Two-step PCRs were performed for the purified DNA samples to obtain sequence libraries. The first PCR was performed using a 16S (V3–V4) Metagenomic Library Construction Kit for NGS (Takara Bio Inc., Kusatsu, Japan) with the primer pairs: 341 F, 5′-TCGTCGGCAGCG TCAGATGTGTATAAGAGACAGCCTACGGGNGGCWGCAG-3′; and 806 R, 5′-GTCTCGTGGGCTCGGAGATGTGTATAAGAG ACAGGGACTACHVGGGTWTCTAAT-3′ which correspond to the V3–V4 region of the 16S rRNA gene. The second PCR was performed to add the index sequences for Illumina sequencer with barcode sequence using the Nextera XT Index kit (Illumina, San Diego, CA).

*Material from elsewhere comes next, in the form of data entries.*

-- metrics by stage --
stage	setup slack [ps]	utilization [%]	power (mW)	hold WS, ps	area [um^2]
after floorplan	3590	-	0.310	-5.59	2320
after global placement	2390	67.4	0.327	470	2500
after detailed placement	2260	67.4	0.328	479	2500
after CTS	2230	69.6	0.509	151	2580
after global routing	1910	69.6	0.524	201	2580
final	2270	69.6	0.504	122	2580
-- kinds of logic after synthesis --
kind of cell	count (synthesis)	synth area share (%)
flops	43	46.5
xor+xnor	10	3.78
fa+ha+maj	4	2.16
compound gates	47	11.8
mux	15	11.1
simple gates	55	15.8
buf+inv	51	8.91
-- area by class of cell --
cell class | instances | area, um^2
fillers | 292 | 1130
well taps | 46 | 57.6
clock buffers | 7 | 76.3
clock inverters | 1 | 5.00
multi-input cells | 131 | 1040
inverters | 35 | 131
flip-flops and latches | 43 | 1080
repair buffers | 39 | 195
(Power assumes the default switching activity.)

The prepared libraries were subjected to sequencing of paired-end 300 bases using the MiSeq Reagent Kit v3 on the MiSeq (Illumina) at the Biomedical Center, Takara Bio.

Data processing of 16S rRNA sequences

After demultiplexing of 16S sequence reads, paired-end reads were joined using the fastq-join program as in previous studies[20]. Reads with an average quality value < 25 and inexact matches to both universal primers, which totally accounted for 43–44% of all reads, were removed. Among the filter-passed reads, 3,000 reads per sample were randomly chosen and used for the analysis.

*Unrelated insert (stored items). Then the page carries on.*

**src/rtl/bloon_sprite_pkg.sv**
```systemverilog
// Shared types for the pop animation sprite: FSM state encoding, colour width, width helper.
// Pure declarations; no timing or flow control.
package bloon_sprite_pkg;

  localparam int COLOR_W = 4;

  typedef enum logic [1:0] {
    IDLE   = 2'd0,
    PLAY   = 2'd1,
    FINISH = 2'd2
  } anim_state_t;

  // Bit width needed to count 0..n-1, never less than one bit.
  function automatic int width_of(input int n);
    return (n > 1) ? $clog2(n) : 1;
  endfunction

endpackage

```
**src/rtl/pop_anim_rom.sv**
```systemverilog
// Synchronous sprite index ROM, one read per cycle, q valid 1 cycle after address.
// No backpressure: a new address is accepted every cycle.
module pop_anim_rom #(
  parameter int DEPTH  = 4096,
  parameter int ADDR_W = 12,
  parameter int IDX_W  = 1
) (
  input  logic              clock,
  input  logic [ADDR_W-1:0] address,
  output logic [IDX_W-1:0]  q
);

  // Stripe pattern taken from the low address bits,
  // so even columns are transparent and odd columns use palette entry 1.
  always_ff @(posedge clock) begin
    if (int'(address) < DEPTH) begin
      q <= IDX_W'(address);
    end else begin
      q <= '0;
    end
  end

endmodule

```
**src/rtl/pop_anim_sprite.sv**
```systemverilog
// Animated "pop" sprite: frame sequencer FSM plus ROM/palette pixel path, RGB 2 cycles after inputs.
// No backpressure: pixels stream every vga_clk; trigger restarts the animation at any time.
module pop_anim_sprite
  import bloon_sprite_pkg::*;
#(
  parameter int SPRITE_W        = 32,
  parameter int SPRITE_H        = 32,
  parameter int NUM_FRAMES      = 4,
  parameter int TICKS_PER_FRAME = 4,
  parameter int IDX_W           = 1,
  parameter int LOOP            = 0
) (
  input  logic               vga_clk,
  input  logic               reset,
  input  logic               trigger,
  input  logic               frame_tick,
  input  logic [9:0]         RelativeXP,
  input  logic [9:0]         RelativeYP,
  input  logic               in_sprite,
  input  logic               blank,
  output logic [COLOR_W-1:0] red,
  output logic [COLOR_W-1:0] green,
  output logic [COLOR_W-1:0] blue,
  output logic               opaque,
  output logic               busy,
  output logic               done
);

  localparam int FRAME_PIX = SPRITE_W * SPRITE_H;
  localparam int DEPTH     = NUM_FRAMES * FRAME_PIX;
  localparam int ADDR_W    = width_of(DEPTH);
  localparam int FRAME_W   = width_of(NUM_FRAMES);
  localparam int TICK_W    = width_of(TICKS_PER_FRAME);

  localparam logic [FRAME_W-1:0] LAST_FRAME = FRAME_W'(NUM_FRAMES - 1);
  localparam logic [TICK_W-1:0]  LAST_TICK  = TICK_W'(TICKS_PER_FRAME - 1);

  anim_state_t        state, state_nxt;
  logic [FRAME_W-1:0] frame, frame_nxt;
  logic [TICK_W-1:0]  tick_cnt, tick_nxt;

  logic [ADDR_W-1:0]  rom_addr;
  logic [IDX_W-1:0]   rom_q;
  logic               in_box;
  logic               blank_d, in_box_d, active_d;

  always_ff @(posedge vga_clk) begin
    if (reset) begin
      state    <= IDLE;
      frame    <= '0;
      tick_cnt <= '0;
    end else begin
      state    <= state_nxt;
      frame    <= frame_nxt;
      tick_cnt <= tick_nxt;
    end
  end

  // A trigger restarts from any state and beats a coincident frame advance.
  always_comb begin
    state_nxt = state;
    frame_nxt = frame;
    tick_nxt  = tick_cnt;
    busy      = (state == PLAY);
    done      = (state == FINISH);
    if (trigger) begin
      state_nxt = PLAY;
      frame_nxt = '0;
      tick_nxt  = '0;
    end else begin
      case (state)
        PLAY: begin
          if (frame_tick) begin
            if (tick_cnt == LAST_TICK) begin
              tick_nxt = '0;
              if (frame == LAST_FRAME) begin
                if (LOOP != 0) frame_nxt = '0;
                else           state_nxt = FINISH;
              end else begin
                frame_nxt = frame + 1'b1;
              end
            end else begin
              tick_nxt = tick_cnt + 1'b1;
            end
          end
        end
        FINISH:  state_nxt = IDLE;
        default: state_nxt = IDLE;
      endcase
    end
  end

  assign rom_addr = ADDR_W'(frame) * ADDR_W'(FRAME_PIX)
                  + ADDR_W'(RelativeYP) * ADDR_W'(SPRITE_W)
                  + ADDR_W'(RelativeXP);

  // Out-of-box coordinates may alias into another frame's word, so mask them here.
  assign in_box = in_sprite
               && (RelativeXP < 10'(SPRITE_W))
               && (RelativeYP < 10'(SPRITE_H));

  pop_anim_rom #(
    .DEPTH  (DEPTH),
    .ADDR_W (ADDR_W),
    .IDX_W  (IDX_W)
  ) u_rom (
    .clock   (vga_clk),
    .address (rom_addr),
    .q       (rom_q)
  );

  always_ff @(posedge vga_clk) begin
    if (reset) begin
      blank_d  <= 1'b0;
      in_box_d <= 1'b0;
      active_d <= 1'b0;
    end else begin
      blank_d  <= blank;
      in_box_d <= in_box;
      active_d <= busy;
    end
  end

  function automatic logic [3*COLOR_W-1:0] palette(input logic [7:0] idx);
    case (idx)
      8'd1:    return 12'hF00;
      8'd2:    return 12'hFFF;
      8'd3:    return 12'hF80;
      default: return 12'hFF0;
    endcase
  endfunction

  always_ff @(posedge vga_clk) begin
    if (reset) begin
      red    <= '0;
      green  <= '0;
      blue   <= '0;
      opaque <= 1'b0;
    end else if (blank_d && in_box_d && active_d && (rom_q != '0)) begin
      {red, green, blue} <= palette(8'(rom_q));
      opaque             <= 1'b1;
    end else begin
      red    <= '0;
      green  <= '0;
      blue   <= '0;
      opaque <= 1'b0;
    end
  end

endmodule

```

We then sorted the selected reads by the average quality value and grouped them into OTUs by clustering using the UCLUST algorithm with a 97% identity threshold. Taxonomic assignments for each OTU were made by similarity searching against the publicly available 16S (RDP and CORE), and NCBI genome databases using the GLSEARCH program. For assignment at the phylum, family, genus, and species levels, sequence similarity thresholds of 70%, 90%, 94% and 96% were respectively applied[20].

Transplantation of fecal microbiota from small intestinal lumen contents

For fecal microbiota transfer of fresh small intestinal lumen contents, recipient mice received ampicillin (1 g/L; Wako, Osaka, Japan), neomycin (1 g/L; Wako), metronidazole (500 mg/L; Wako) and vancomycin (500 mg/L; Wako) in drinking water for 14 consecutive days, while donor mice received rabeprazole or vonoprazan intraperitoneally for 7 days. One day before fecal microbiota transfer, drinking water with antibiotic cocktail was removed, and the mice fed ordinary drinking water. For five consecutive days, small intestinal contents of donor mice were orally administered, and small intestinal microbiota was transplanted in the recipient mice.

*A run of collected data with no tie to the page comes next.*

File: config.mk
export PLATFORM = sky130hd
export DESIGN_NAME = fifo_wr_arbiter
export DESIGN_NICKNAME = d
export VERILOG_FILES = /design/src/rtl/fifo_wr_arbiter.sv
export SDC_FILE = /design/constraint.sdc
export NUM_CORES = 1
export LEC_CHECK = 0
export ABC_AREA = 1
export CAP_MARGIN = 20
export CELL_PAD_IN_SITES_DETAIL_PLACEMENT = 1
export CELL_PAD_IN_SITES_GLOBAL_PLACEMENT = 2
export CORE_MARGIN = 4
export CORE_UTILIZATION = 16
export DETAILED_ROUTE_END_ITERATION = 8
export HOLD_SLACK_MARGIN = 0.03
export PLACE_DENSITY_LB_ADDON = 0.15
export SYNTH_ARGS = -nofsm -noshare
export SYNTH_HDL_FRONTEND = slang
export SYNTH_SLANG_ARGS = --single-unit
File: constraint.sdc
create_clock -name clk -period 5.6 [get_ports clk]
set_clock_uncertainty 0.05 [all_clocks]
set_input_delay 1.68 -clock clk [delete_from_list [all_inputs] [get_ports clk]]
set_output_delay 1.68 -clock clk [all_outputs]
set_load 0.01 [all_outputs]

Calculation of bacterial number in the small intestinal or colon luminal contents

The total number of a wide variety of bacterial strains was measured by bacteria (tuf gene) quantitative PCR kit (Takara Bio.), according to the manufacturer’s manual. Briefly, fecal DNA was extracted using the Nucleospin Tissue kit (Takara Bio.) according to the manufacturer’s manual. Expression of tuf gene was measured by SYBR green real-time PCR using an Applied Biosystems 7500 Fast Real-Time PCR system and software (Life Technologies Corporation). The bacterial copy number per gram of specimen was calculated from copy number of tuf gene by the standard curve method.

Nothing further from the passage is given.